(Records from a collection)
________________________
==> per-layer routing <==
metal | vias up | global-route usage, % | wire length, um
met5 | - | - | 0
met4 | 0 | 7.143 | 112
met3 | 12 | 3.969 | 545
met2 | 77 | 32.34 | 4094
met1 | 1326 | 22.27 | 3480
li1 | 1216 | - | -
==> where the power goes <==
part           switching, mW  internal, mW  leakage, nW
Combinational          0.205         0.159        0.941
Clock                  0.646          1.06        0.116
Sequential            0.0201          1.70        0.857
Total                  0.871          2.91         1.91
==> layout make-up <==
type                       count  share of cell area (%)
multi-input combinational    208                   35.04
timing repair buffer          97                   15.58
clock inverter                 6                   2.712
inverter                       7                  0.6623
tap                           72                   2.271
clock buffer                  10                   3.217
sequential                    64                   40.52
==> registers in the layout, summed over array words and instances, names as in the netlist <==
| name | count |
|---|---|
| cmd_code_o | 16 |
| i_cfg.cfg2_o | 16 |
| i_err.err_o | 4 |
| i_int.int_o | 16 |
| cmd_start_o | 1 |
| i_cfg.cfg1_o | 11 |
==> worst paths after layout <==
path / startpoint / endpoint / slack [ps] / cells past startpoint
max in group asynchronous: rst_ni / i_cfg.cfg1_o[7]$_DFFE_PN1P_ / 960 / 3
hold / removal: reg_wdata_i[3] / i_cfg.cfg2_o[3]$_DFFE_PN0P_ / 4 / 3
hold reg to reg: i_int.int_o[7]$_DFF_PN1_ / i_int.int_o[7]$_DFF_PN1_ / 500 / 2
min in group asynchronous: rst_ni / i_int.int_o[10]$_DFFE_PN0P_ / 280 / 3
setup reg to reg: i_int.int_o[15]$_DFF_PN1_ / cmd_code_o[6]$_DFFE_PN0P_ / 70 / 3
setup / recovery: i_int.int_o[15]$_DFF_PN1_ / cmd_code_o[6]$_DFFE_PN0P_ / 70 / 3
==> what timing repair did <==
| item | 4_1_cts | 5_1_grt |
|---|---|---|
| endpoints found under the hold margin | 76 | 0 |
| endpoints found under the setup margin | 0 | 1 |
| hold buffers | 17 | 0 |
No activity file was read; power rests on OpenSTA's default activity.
## src/rtl/sref_pkg.sv

```systemverilog
`timescale 1ns/1ps
// Package for the refresh scheduler.
// Holds the rounding-up conversion from picoseconds to clock cycles.
// Assumes that both arguments are positive.
package sref_pkg;
    // Divides a by b and rounds the result up.
    function automatic int ceil_div(longint a, longint b);
        return int'((a + b - 1) / b);
    endfunction
endpackage

```

## src/rtl/sref_interval_timer.sv

```systemverilog
`timescale 1ns/1ps
// Free-running interval timer.
// Produces a one-cycle tick once every TICK_CYC clock cycles.
// The first tick appears TICK_CYC-1 edges after reset, so the state it drives
// changes on edge TICK_CYC. Assumes TICK_CYC >= 2.
module sref_interval_timer #(
    parameter int TICK_CYC = 3900
) (
    input  logic clk,
    input  logic rst_n,
    output logic tick_o
);
    localparam int W = (TICK_CYC > 1) ? $clog2(TICK_CYC) : 1;
    localparam logic [W-1:0] RELOAD = W'(TICK_CYC - 1);

    logic [W-1:0] cnt;

    // Count down to zero, then reload.
    always_ff @(posedge clk) begin
        if (!rst_n)         cnt <= RELOAD;
        else if (cnt == '0) cnt <= RELOAD;
        else                cnt <= cnt - 1'b1;
    end

    assign tick_o = (cnt == '0);
endmodule

```

## src/rtl/sref_gap_timer.sv

```systemverilog
`timescale 1ns/1ps
// Spacing timer for the minimum refresh cycle time.
// A start pulse blocks ok_o for the next GAP_CYC-1 cycles.
// After reset the timer is already expired. Assumes GAP_CYC >= 1.
module sref_gap_timer #(
    parameter int GAP_CYC = 20
) (
    input  logic clk,
    input  logic rst_n,
    input  logic start_i,
    output logic ok_o
);
    localparam int W = (GAP_CYC > 1) ? $clog2(GAP_CYC) : 1;
    localparam logic [W-1:0] LOAD = W'(GAP_CYC - 1);

    logic [W-1:0] cnt;

    // Load on start, otherwise run down to zero and stay there.
    always_ff @(posedge clk) begin
        if (!rst_n)          cnt <= '0;
        else if (start_i)    cnt <= LOAD;
        else if (cnt != '0)  cnt <= cnt - 1'b1;
    end

    assign ok_o = (cnt == '0);
endmodule

```

## src/rtl/sref_debt_counter.sv

```systemverilog
`timescale 1ns/1ps
// Counter of owed refreshes.
// Counts up on inc_i and down on dec_i, saturating at DEBT_MAX and at zero.
// When both inputs are high in the same cycle, the count is unchanged.
module sref_debt_counter #(
    parameter int DEBT_MAX = 8,
    parameter int CW       = $clog2(DEBT_MAX + 1)
) (
    input  logic          clk,
    input  logic          rst_n,
    input  logic          inc_i,
    input  logic          dec_i,
    output logic [CW-1:0] owed_o
);
    localparam logic [CW-1:0] MAXV = CW'(DEBT_MAX);

    // Apply one tick and/or one accepted grant per cycle.
    always_ff @(posedge clk) begin
        if (!rst_n) begin
            owed_o <= '0;
        end else begin
            unique case ({inc_i, dec_i})
                2'b10:   if (owed_o != MAXV) owed_o <= owed_o + 1'b1;
                2'b01:   if (owed_o != '0)   owed_o <= owed_o - 1'b1;
                default: owed_o <= owed_o;
            endcase
        end
    end
endmodule

```

## src/rtl/sdram_refresh_sched.sv

```systemverilog
`timescale 1ns/1ps
// Postponable refresh scheduler (top level).
// Tracks the number of owed AUTO REFRESH commands and requests them from the
// command arbiter. Below DEFER_LIM the busy hint can defer them; at or above
// DEFER_LIM the request ignores busy. Grants and self-refresh exits are spaced
// by GAP_CYC cycles.
// Assumes the arbiter issues the command on the edge where ref_req_o and
// grant_i are both high, and that sr_exit_i is a one-cycle pulse.
module sdram_refresh_sched #(
    parameter int CLK_PS    = 4000,
    parameter int REFI_PS   = 15_600_000,
    parameter int TRFC_PS   = 80_000,
    parameter int DEBT_MAX  = 8,
    parameter int DEFER_LIM = 6,
    parameter int CW        = $clog2(DEBT_MAX + 1)
) (
    input  logic          clk,
    input  logic          rst_n,
    input  logic          busy_i,
    input  logic          grant_i,
    input  logic          sr_exit_i,
    output logic          ref_req_o,
    output logic          ref_urgent_o,
    output logic [CW-1:0] owed_o
);
    import sref_pkg::*;

    localparam int TICK_CYC = ceil_div(longint'(REFI_PS), longint'(CLK_PS));
    localparam int GAP_CYC  = ceil_div(longint'(TRFC_PS), longint'(CLK_PS));
    localparam logic [CW-1:0] LIMV = CW'(DEFER_LIM);
    localparam logic [CW-1:0] MAXV = CW'(DEBT_MAX);

    logic tick_w;
    logic gap_ok;
    logic accept;

    sref_interval_timer #(.TICK_CYC(TICK_CYC)) u_tick (
        .clk    (clk),
        .rst_n  (rst_n),
        .tick_o (tick_w)
    );

    sref_gap_timer #(.GAP_CYC(GAP_CYC)) u_gap (
        .clk     (clk),
        .rst_n   (rst_n),
        .start_i (accept | sr_exit_i),
        .ok_o    (gap_ok)
    );

    sref_debt_counter #(.DEBT_MAX(DEBT_MAX), .CW(CW)) u_debt (
        .clk    (clk),
        .rst_n  (rst_n),
        .inc_i  (tick_w),
        .dec_i  (accept),
        .owed_o (owed_o)
    );

    // Request when something is owed, spacing allows it, and busy does not defer it.
    always_comb begin
        ref_req_o = gap_ok && (owed_o != '0) && (!busy_i || owed_o >= LIMV);
    end

    assign accept       = ref_req_o & grant_i;
    assign ref_urgent_o = (owed_o == MAXV);
endmodule

```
________________________
Prompt:
Nothing may be dropped or altered. Copy every line above.

Finished task:
==> per-layer routing <==
metal | vias up | global-route usage, % | wire length, um
met5 | - | - | 0
met4 | 0 | 7.143 | 112
met3 | 12 | 3.969 | 545
met2 | 77 | 32.34 | 4094
met1 | 1326 | 22.27 | 3480
li1 | 1216 | - | -
==> where the power goes <==
part           switching, mW  internal, mW  leakage, nW
Combinational          0.205         0.159        0.941
Clock                  0.646          1.06        0.116
Sequential            0.0201          1.70        0.857
Total                  0.871          2.91         1.91
==> layout make-up <==
type                       count  share of cell area (%)
multi-input combinational    208                   35.04
timing repair buffer          97                   15.58
clock inverter                 6                   2.712
inverter                       7                  0.6623
tap                           72                   2.271
clock buffer                  10                   3.217
sequential                    64                   40.52
==> registers in the layout, summed over array words and instances, names as in the netlist <==
| name | count |
|---|---|
| cmd_code_o | 16 |
| i_cfg.cfg2_o | 16 |
| i_err.err_o | 4 |
| i_int.int_o | 16 |
| cmd_start_o | 1 |
| i_cfg.cfg1_o | 11 |
==> worst paths after layout <==
path / startpoint / endpoint / slack [ps] / cells past startpoint
max in group asynchronous: rst_ni / i_cfg.cfg1_o[7]$_DFFE_PN1P_ / 960 / 3
hold / removal: reg_wdata_i[3] / i_cfg.cfg2_o[3]$_DFFE_PN0P_ / 4 / 3
hold reg to reg: i_int.int_o[7]$_DFF_PN1_ / i_int.int_o[7]$_DFF_PN1_ / 500 / 2
min in group asynchronous: rst_ni / i_int.int_o[10]$_DFFE_PN0P_ / 280 / 3
setup reg to reg: i_int.int_o[15]$_DFF_PN1_ / cmd_code_o[6]$_DFFE_PN0P_ / 70 / 3
setup / recovery: i_int.int_o[15]$_DFF_PN1_ / cmd_code_o[6]$_DFFE_PN0P_ / 70 / 3
==> what timing repair did <==
| item | 4_1_cts | 5_1_grt |
|---|---|---|
| endpoints found under the hold margin | 76 | 0 |
| endpoints found under the setup margin | 0 | 1 |
| hold buffers | 17 | 0 |
No activity file was read; power rests on OpenSTA's default activity.
## src/rtl/sref_pkg.sv

```systemverilog
`timescale 1ns/1ps
// Package for the refresh scheduler.
// Holds the rounding-up conversion from picoseconds to clock cycles.
// Assumes that both arguments are positive.
package sref_pkg;
    // Divides a by b and rounds the result up.
    function automatic int ceil_div(longint a, longint b);
        return int'((a + b - 1) / b);
    endfunction
endpackage

```

## src/rtl/sref_interval_timer.sv

```systemverilog
`timescale 1ns/1ps
// Free-running interval timer.
// Produces a one-cycle tick once every TICK_CYC clock cycles.
// The first tick appears TICK_CYC-1 edges after reset, so the state it drives
// changes on edge TICK_CYC. Assumes TICK_CYC >= 2.
module sref_interval_timer #(
    parameter int TICK_CYC = 3900
) (
    input  logic clk,
    input  logic rst_n,
    output logic tick_o
);
    localparam int W = (TICK_CYC > 1) ? $clog2(TICK_CYC) : 1;
    localparam logic [W-1:0] RELOAD = W'(TICK_CYC - 1);

    logic [W-1:0] cnt;

    // Count down to zero, then reload.
    always_ff @(posedge clk) begin
        if (!rst_n)         cnt <= RELOAD;
        else if (cnt == '0) cnt <= RELOAD;
        else                cnt <= cnt - 1'b1;
    end

    assign tick_o = (cnt == '0);
endmodule

```

## src/rtl/sref_gap_timer.sv

```systemverilog
`timescale 1ns/1ps
// Spacing timer for the minimum refresh cycle time.
// A start pulse blocks ok_o for the next GAP_CYC-1 cycles.
// After reset the timer is already expired. Assumes GAP_CYC >= 1.
module sref_gap_timer #(
    parameter int GAP_CYC = 20
) (
    input  logic clk,
    input  logic rst_n,
    input  logic start_i,
    output logic ok_o
);
    localparam int W = (GAP_CYC > 1) ? $clog2(GAP_CYC) : 1;
    localparam logic [W-1:0] LOAD = W'(GAP_CYC - 1);

    logic [W-1:0] cnt;

    // Load on start, otherwise run down to zero and stay there.
    always_ff @(posedge clk) begin
        if (!rst_n)          cnt <= '0;
        else if (start_i)    cnt <= LOAD;
        else if (cnt != '0)  cnt <= cnt - 1'b1;
    end

    assign ok_o = (cnt == '0);
endmodule

```

## src/rtl/sref_debt_counter.sv

```systemverilog
`timescale 1ns/1ps
// Counter of owed refreshes.
// Counts up on inc_i and down on dec_i, saturating at DEBT_MAX and at zero.
// When both inputs are high in the same cycle, the count is unchanged.
module sref_debt_counter #(
    parameter int DEBT_MAX = 8,
    parameter int CW       = $clog2(DEBT_MAX + 1)
) (
    input  logic          clk,
    input  logic          rst_n,
    input  logic          inc_i,
    input  logic          dec_i,
    output logic [CW-1:0] owed_o
);
    localparam logic [CW-1:0] MAXV = CW'(DEBT_MAX);

    // Apply one tick and/or one accepted grant per cycle.
    always_ff @(posedge clk) begin
        if (!rst_n) begin
            owed_o <= '0;
        end else begin
            unique case ({inc_i, dec_i})
                2'b10:   if (owed_o != MAXV) owed_o <= owed_o + 1'b1;
                2'b01:   if (owed_o != '0)   owed_o <= owed_o - 1'b1;
                default: owed_o <= owed_o;
            endcase
        end
    end
endmodule

```

## src/rtl/sdram_refresh_sched.sv

```systemverilog
`timescale 1ns/1ps
// Postponable refresh scheduler (top level).
// Tracks the number of owed AUTO REFRESH commands and requests them from the
// command arbiter. Below DEFER_LIM the busy hint can defer them; at or above
// DEFER_LIM the request ignores busy. Grants and self-refresh exits are spaced
// by GAP_CYC cycles.
// Assumes the arbiter issues the command on the edge where ref_req_o and
// grant_i are both high, and that sr_exit_i is a one-cycle pulse.
module sdram_refresh_sched #(
    parameter int CLK_PS    = 4000,
    parameter int REFI_PS   = 15_600_000,
    parameter int TRFC_PS   = 80_000,
    parameter int DEBT_MAX  = 8,
    parameter int DEFER_LIM = 6,
    parameter int CW        = $clog2(DEBT_MAX + 1)
) (
    input  logic          clk,
    input  logic          rst_n,
    input  logic          busy_i,
    input  logic          grant_i,
    input  logic          sr_exit_i,
    output logic          ref_req_o,
    output logic          ref_urgent_o,
    output logic [CW-1:0] owed_o
);
    import sref_pkg::*;

    localparam int TICK_CYC = ceil_div(longint'(REFI_PS), longint'(CLK_PS));
    localparam int GAP_CYC  = ceil_div(longint'(TRFC_PS), longint'(CLK_PS));
    localparam logic [CW-1:0] LIMV = CW'(DEFER_LIM);
    localparam logic [CW-1:0] MAXV = CW'(DEBT_MAX);

    logic tick_w;
    logic gap_ok;
    logic accept;

    sref_interval_timer #(.TICK_CYC(TICK_CYC)) u_tick (
        .clk    (clk),
        .rst_n  (rst_n),
        .tick_o (tick_w)
    );

    sref_gap_timer #(.GAP_CYC(GAP_CYC)) u_gap (
        .clk     (clk),
        .rst_n   (rst_n),
        .start_i (accept | sr_exit_i),
        .ok_o    (gap_ok)
    );

    sref_debt_counter #(.DEBT_MAX(DEBT_MAX), .CW(CW)) u_debt (
        .clk    (clk),
        .rst_n  (rst_n),
        .inc_i  (tick_w),
        .dec_i  (accept),
        .owed_o (owed_o)
    );

    // Request when something is owed, spacing allows it, and busy does not defer it.
    always_comb begin
        ref_req_o = gap_ok && (owed_o != '0) && (!busy_i || owed_o >= LIMV);
    end

    assign accept       = ref_req_o & grant_i;
    assign ref_urgent_o = (owed_o == MAXV);
endmodule

```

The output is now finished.